Massacre at Beaver Hat Town
Beaver Hat Town, now covered by the area from Schellin Park to the Wooster Cemetery, is reportedly the sight of one of the grisliest events in Wooster’s history. As local historians tell it, a band of 16 Sandusky Indians approached the Raccoon Creek settlement, near Pittsburgh, Pennsylvania, and befriended its residents.1 Overnight, it is said that the indigenous people attacked the town from within, burning several houses and killing five settlers in the process.2 In response, Captain George Wilkes led a group of 30 white men to pursue the Native Americans. Upon reaching the indigenous settlement in the apple chauquecake (Beaver Hat Town), the men massacred the natives in the area. The legend goes that Wilkes, having been kidnapped by Native Americans at a young age, knew the language of the area.
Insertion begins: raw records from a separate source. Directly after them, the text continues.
### src/rtl/inv_pipe_elastic.sv
// inv_pipe_elastic: N-stage, W-bit elastic register pipeline with a per-stage
// inversion mask, valid/ready backpressure, bubble collapse, synchronous flush,
// an occupancy counter and a saturating output-handshake counter.
module inv_pipe_elastic #(
  parameter int unsigned             WIDTH    = 1,
  parameter int unsigned             DEPTH    = 3,
  parameter logic [DEPTH-1:0]        INV_MASK = 3'b110,
  parameter int unsigned             CNT_W    = 16,
  localparam int unsigned            OCC_W    = $clog2(DEPTH + 1)
) (
  input  logic             clk,
  input  logic             reset,
  input  logic             in_valid,
  output logic             in_ready,
  input  logic [WIDTH-1:0] in_data,
  output logic             out_valid,
  input  logic             out_ready,
  output logic [WIDTH-1:0] out_data,
  input  logic             flush,
  output logic [OCC_W-1:0] occupancy,
  output logic [CNT_W-1:0] xfer_count
);

  logic [WIDTH-1:0] data_q [DEPTH];
  logic [DEPTH-1:0] vld_q;
  logic [DEPTH-1:0] adv;
  logic [DEPTH-1:0] ld;
  logic [OCC_W-1:0] occ_q;
  logic [CNT_W-1:0] xfer_q;

  // Walk from the output back to the input: a stage advances when it is valid
  // and the stage after it is either empty or itself advancing. The running
  // "room downstream" flag avoids a self-referencing vector.
  always_comb begin
    logic room;
    room = out_ready;
    adv  = '0;
    for (int k = DEPTH - 1; k >= 0; k--) begin
      adv[k] = vld_q[k] & room;
      room   = ~vld_q[k] | adv[k];
    end
    in_ready = room;
    ld       = '0;
    ld[0]    = in_valid & room;
    for (int k = 1; k < DEPTH; k++) begin
      ld[k] = adv[k - 1];
    end
  end

  // Stage registers, occupancy and transfer counter; flush clears valids but
  // leaves the data registers untouched, and still lets the output handshake count.
  always_ff @(posedge clk) begin
    if (reset) begin
      vld_q  <= '0;
      occ_q  <= '0;
      xfer_q <= '0;
      for (int k = 0; k < DEPTH; k++) begin
        data_q[k] <= '0;
      end
    end else begin
      if (!flush) begin
        if (ld[0]) begin
          data_q[0] <= in_data ^ {WIDTH{INV_MASK[0]}};
        end
        for (int k = 1; k < DEPTH; k++) begin
          if (ld[k]) begin
            data_q[k] <= data_q[k - 1] ^ {WIDTH{INV_MASK[k]}};
          end
        end
        for (int k = 0; k < DEPTH; k++) begin
          if (ld[k]) begin
            vld_q[k] <= 1'b1;
          end else if (adv[k]) begin
            vld_q[k] <= 1'b0;
          end
        end
        if (ld[0] && !adv[DEPTH - 1]) begin
          occ_q <= occ_q + OCC_W'(1);
        end else if (!ld[0] && adv[DEPTH - 1]) begin
          occ_q <= occ_q - OCC_W'(1);
        end
      end else begin
        vld_q <= '0;
        occ_q <= '0;
      end
      if (adv[DEPTH - 1] && (xfer_q != {CNT_W{1'b1}})) begin
        xfer_q <= xfer_q + CNT_W'(1);
      end
    end
  end

  assign out_data   = data_q[DEPTH - 1];
  assign out_valid  = vld_q[DEPTH - 1];
  assign occupancy  = occ_q;
  assign xfer_count = xfer_q;

endmodule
Using this to beckon an absent fishing indigenous person back to the encampment, the group succeeded in exacting its revenge against the alleged Sandusky perpetrators.
1 Lindsey Wilger Williams, Old Paths in the New Purchase(Wooster, OH: Atkinson’s Printing, Inc., 1983).
2 Ben Douglass, History of Wayne County, Ohio (Indianapolis, IN: B. F. Bowen & Company, 1910).